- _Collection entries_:
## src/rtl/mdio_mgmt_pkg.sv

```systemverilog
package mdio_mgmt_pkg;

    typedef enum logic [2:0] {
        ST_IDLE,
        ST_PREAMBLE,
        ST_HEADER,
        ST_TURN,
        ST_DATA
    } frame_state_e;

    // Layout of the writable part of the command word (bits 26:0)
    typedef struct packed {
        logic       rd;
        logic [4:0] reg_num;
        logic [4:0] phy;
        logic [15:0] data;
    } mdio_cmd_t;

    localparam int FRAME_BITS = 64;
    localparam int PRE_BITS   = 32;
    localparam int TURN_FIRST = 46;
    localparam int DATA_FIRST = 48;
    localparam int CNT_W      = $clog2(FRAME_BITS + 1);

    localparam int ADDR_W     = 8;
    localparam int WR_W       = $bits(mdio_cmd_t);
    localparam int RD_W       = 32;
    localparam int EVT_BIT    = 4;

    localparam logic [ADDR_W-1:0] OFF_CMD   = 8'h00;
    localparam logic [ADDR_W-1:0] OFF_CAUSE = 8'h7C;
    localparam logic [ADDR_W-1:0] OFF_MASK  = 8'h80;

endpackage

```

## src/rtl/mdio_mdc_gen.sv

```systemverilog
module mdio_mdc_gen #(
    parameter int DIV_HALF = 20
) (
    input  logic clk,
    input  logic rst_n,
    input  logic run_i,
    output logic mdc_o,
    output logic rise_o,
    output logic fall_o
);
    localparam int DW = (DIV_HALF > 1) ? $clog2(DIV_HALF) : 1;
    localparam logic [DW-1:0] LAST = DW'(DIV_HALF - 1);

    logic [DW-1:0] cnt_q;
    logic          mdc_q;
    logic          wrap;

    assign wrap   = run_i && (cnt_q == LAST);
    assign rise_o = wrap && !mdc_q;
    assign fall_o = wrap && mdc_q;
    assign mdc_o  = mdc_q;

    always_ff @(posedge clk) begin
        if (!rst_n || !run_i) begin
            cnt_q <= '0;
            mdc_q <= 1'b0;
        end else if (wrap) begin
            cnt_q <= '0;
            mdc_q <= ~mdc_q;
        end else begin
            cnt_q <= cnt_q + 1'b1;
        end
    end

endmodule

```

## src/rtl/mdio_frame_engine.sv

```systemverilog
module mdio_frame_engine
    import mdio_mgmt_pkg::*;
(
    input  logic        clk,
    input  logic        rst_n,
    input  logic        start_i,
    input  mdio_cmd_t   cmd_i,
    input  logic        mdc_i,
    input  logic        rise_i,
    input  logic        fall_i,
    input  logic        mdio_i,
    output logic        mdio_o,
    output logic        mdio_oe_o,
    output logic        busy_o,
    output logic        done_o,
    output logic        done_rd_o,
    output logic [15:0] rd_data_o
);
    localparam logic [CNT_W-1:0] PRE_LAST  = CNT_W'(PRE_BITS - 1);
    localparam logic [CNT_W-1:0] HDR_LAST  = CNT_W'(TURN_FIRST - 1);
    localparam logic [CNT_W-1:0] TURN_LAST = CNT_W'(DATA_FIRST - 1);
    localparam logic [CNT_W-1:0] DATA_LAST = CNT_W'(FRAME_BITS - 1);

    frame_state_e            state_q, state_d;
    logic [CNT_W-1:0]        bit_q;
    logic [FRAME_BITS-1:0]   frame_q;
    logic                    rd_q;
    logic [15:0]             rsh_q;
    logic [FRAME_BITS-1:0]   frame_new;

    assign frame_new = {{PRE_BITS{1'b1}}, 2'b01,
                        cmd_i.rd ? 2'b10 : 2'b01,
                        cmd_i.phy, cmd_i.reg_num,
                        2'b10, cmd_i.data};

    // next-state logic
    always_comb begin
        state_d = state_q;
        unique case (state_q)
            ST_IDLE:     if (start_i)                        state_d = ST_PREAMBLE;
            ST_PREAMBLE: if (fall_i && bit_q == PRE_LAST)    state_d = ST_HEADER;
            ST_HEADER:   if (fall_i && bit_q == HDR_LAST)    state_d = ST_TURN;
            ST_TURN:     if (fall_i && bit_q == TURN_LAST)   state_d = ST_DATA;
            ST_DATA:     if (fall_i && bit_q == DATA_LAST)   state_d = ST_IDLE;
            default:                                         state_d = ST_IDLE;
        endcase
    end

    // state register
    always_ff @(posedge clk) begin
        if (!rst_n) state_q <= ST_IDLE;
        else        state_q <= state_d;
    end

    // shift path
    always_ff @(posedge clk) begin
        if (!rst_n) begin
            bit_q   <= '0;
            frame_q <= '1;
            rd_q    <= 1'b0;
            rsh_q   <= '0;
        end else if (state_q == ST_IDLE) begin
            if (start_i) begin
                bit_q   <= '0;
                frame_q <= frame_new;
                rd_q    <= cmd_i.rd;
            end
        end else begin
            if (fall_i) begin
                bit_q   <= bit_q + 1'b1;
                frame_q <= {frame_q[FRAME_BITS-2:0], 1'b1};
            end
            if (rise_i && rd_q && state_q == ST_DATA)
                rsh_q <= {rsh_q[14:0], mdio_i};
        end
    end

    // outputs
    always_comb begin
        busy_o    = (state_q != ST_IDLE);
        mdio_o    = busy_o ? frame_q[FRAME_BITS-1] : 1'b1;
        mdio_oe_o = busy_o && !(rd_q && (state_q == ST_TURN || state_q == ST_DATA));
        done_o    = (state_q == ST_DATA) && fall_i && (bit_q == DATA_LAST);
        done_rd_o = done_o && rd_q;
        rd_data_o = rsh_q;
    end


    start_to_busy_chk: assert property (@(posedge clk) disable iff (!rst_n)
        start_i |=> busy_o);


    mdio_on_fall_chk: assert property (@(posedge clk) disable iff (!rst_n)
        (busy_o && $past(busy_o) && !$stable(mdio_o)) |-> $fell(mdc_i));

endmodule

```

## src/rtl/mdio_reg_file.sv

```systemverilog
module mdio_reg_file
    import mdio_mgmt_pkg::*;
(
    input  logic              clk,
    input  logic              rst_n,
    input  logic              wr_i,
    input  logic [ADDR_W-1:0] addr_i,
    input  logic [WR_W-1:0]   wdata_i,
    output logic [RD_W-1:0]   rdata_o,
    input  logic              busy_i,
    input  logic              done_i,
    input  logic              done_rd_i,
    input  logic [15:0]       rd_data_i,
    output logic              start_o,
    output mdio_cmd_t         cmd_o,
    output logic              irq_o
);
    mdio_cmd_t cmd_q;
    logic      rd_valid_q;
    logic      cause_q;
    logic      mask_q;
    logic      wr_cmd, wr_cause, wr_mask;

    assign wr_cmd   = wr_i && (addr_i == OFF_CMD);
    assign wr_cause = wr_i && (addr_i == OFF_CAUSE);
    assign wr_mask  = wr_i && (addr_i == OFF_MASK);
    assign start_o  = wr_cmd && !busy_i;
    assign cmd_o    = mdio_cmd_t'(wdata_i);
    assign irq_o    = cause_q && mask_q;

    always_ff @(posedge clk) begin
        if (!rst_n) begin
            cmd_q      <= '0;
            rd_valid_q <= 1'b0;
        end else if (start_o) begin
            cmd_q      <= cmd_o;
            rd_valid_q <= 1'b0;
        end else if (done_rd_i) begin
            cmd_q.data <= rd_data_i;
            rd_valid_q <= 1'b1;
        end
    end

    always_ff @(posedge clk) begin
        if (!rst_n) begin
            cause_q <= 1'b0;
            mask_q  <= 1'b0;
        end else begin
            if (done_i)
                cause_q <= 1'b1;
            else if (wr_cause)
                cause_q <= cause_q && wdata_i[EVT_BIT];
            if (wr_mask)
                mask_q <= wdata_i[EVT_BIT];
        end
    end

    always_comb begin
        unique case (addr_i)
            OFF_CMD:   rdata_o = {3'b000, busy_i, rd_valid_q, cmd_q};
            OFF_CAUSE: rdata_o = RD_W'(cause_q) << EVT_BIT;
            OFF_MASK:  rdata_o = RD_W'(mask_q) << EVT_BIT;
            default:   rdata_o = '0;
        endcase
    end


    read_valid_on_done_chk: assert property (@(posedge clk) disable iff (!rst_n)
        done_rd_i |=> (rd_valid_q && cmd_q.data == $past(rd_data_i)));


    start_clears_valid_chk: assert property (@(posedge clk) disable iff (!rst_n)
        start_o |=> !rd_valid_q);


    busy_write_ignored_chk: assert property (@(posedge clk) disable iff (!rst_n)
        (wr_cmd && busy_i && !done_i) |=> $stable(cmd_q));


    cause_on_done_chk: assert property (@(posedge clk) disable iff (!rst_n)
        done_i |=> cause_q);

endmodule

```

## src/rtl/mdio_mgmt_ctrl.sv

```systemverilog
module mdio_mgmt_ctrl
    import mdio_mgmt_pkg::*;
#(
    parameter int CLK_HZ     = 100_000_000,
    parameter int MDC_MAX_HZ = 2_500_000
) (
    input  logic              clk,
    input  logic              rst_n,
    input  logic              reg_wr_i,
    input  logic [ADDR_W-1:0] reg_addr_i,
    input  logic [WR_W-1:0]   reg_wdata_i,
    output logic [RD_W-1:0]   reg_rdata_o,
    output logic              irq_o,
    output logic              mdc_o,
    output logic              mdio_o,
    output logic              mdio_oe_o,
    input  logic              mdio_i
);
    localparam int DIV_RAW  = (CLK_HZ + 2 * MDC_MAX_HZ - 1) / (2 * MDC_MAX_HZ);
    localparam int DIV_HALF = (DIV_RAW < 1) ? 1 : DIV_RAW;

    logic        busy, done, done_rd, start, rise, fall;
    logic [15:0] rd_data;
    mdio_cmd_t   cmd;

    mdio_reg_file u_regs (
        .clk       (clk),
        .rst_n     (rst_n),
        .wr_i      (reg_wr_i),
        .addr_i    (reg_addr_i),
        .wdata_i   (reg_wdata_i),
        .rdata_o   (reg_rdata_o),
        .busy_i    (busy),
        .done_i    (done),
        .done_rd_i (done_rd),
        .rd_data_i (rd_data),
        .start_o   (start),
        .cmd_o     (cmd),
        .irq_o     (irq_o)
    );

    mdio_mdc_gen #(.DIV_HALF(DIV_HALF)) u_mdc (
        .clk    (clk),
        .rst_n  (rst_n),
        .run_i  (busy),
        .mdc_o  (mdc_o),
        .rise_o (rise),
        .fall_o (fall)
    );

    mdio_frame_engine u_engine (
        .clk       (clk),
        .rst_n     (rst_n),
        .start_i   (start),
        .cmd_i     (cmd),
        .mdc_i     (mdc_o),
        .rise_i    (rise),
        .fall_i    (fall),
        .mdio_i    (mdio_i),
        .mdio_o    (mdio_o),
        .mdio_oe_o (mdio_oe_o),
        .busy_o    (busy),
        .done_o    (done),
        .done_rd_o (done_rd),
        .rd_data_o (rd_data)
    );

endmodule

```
---
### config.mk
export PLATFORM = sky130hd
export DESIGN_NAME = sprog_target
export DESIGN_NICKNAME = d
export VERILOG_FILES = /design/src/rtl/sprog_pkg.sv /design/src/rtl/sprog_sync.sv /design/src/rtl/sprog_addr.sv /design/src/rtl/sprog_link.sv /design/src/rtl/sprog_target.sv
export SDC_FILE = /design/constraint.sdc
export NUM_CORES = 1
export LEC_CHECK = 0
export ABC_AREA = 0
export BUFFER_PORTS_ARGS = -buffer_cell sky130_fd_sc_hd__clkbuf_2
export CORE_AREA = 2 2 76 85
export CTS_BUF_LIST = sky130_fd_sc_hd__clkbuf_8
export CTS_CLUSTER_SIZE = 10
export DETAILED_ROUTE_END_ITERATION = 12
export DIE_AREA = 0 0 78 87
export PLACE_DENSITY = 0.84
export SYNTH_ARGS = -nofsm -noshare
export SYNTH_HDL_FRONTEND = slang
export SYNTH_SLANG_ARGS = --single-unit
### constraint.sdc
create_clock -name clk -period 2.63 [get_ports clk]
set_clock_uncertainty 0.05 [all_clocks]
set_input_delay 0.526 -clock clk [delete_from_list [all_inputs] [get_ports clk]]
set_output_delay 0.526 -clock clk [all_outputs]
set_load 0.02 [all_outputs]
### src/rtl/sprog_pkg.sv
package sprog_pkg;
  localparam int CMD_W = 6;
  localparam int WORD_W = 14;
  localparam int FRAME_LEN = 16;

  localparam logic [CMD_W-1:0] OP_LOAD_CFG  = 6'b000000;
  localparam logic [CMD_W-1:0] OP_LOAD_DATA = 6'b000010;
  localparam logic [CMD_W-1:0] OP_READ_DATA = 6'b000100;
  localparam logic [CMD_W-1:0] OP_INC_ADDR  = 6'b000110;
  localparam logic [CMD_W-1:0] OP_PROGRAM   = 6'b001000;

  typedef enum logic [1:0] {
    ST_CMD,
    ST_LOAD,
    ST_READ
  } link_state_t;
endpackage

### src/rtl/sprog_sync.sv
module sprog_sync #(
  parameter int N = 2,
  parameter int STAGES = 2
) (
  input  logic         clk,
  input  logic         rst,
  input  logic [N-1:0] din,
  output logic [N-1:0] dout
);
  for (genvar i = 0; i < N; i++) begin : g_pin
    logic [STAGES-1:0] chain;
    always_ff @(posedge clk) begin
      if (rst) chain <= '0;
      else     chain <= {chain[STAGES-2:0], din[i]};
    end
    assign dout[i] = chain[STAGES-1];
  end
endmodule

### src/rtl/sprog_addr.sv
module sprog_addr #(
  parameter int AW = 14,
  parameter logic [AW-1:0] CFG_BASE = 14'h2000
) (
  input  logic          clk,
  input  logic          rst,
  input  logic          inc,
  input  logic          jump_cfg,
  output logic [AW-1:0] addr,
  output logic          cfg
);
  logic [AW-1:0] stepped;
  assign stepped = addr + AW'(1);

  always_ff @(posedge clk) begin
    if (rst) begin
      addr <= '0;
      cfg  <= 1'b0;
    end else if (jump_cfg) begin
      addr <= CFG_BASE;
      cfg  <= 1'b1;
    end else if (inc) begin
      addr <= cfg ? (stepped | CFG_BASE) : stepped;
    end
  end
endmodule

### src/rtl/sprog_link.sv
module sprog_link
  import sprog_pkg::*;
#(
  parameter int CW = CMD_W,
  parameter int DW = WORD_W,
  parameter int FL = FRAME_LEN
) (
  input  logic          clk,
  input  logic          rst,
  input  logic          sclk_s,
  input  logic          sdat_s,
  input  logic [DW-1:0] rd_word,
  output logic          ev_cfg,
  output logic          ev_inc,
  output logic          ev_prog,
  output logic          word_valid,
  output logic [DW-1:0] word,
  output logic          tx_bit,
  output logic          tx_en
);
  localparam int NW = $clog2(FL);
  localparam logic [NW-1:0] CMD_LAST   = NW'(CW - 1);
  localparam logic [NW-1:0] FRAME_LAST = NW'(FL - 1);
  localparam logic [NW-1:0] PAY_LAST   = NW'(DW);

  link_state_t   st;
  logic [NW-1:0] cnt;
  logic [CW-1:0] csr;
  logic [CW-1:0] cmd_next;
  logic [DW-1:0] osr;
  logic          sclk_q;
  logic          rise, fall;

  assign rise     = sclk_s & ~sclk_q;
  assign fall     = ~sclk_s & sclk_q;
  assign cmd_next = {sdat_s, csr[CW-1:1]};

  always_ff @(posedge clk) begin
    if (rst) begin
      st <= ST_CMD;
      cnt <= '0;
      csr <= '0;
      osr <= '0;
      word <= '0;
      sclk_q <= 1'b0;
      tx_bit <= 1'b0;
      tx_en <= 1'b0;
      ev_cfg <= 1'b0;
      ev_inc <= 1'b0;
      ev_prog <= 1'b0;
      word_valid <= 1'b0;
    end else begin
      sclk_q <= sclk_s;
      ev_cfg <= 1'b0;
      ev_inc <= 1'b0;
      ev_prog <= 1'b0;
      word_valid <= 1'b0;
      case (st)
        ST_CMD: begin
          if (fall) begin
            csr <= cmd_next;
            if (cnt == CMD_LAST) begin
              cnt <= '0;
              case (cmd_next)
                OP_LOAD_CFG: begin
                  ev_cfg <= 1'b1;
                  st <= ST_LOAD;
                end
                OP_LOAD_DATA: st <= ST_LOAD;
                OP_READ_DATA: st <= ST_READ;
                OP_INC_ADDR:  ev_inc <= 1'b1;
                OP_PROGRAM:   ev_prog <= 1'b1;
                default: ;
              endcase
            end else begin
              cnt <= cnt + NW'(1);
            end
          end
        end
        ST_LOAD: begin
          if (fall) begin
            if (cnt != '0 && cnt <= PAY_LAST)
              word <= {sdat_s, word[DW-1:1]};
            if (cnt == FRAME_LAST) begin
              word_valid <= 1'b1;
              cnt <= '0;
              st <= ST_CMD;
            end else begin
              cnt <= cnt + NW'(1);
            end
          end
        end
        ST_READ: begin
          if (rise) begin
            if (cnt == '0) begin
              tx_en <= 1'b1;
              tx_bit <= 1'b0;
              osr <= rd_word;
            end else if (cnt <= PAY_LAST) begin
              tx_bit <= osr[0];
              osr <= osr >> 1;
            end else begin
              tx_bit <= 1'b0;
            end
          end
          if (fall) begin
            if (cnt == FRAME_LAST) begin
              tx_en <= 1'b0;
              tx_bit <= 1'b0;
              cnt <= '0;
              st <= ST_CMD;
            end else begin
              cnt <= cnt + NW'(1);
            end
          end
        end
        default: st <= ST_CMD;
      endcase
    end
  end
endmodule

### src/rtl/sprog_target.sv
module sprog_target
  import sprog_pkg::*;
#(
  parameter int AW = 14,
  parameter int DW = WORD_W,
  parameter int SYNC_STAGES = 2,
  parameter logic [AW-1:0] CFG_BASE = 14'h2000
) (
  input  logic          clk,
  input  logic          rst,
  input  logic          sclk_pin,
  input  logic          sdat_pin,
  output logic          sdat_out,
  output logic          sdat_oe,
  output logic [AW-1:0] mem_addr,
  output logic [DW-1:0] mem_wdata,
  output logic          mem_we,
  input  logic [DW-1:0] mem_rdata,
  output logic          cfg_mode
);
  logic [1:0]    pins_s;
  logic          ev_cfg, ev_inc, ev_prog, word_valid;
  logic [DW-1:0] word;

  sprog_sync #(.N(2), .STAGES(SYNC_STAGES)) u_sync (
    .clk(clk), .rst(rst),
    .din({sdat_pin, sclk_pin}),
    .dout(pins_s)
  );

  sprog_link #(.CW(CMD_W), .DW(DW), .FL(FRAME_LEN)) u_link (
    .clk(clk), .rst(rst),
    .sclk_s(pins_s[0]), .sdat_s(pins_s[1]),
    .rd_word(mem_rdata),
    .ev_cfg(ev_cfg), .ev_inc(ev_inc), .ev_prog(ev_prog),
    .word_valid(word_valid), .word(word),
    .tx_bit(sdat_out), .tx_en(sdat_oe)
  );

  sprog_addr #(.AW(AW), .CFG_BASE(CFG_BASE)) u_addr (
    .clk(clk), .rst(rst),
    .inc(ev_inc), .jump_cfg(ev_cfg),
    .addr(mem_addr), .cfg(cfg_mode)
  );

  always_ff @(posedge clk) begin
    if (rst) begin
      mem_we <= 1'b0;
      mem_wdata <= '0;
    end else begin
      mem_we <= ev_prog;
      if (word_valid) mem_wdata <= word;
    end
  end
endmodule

- _WORK TO BE COMPLETED_: Print the lines above from the one with "if (cnt == CMD_LAST) begin" through the one with "OP_LOAD_DATA: st <= ST_LOAD;", both included, exactly as written and nothing more.

- _WRITTEN RESPONSE_:
            if (cnt == CMD_LAST) begin
              cnt <= '0;
              case (cmd_next)
                OP_LOAD_CFG: begin
                  ev_cfg <= 1'b1;
                  st <= ST_LOAD;
                end
                OP_LOAD_DATA: st <= ST_LOAD;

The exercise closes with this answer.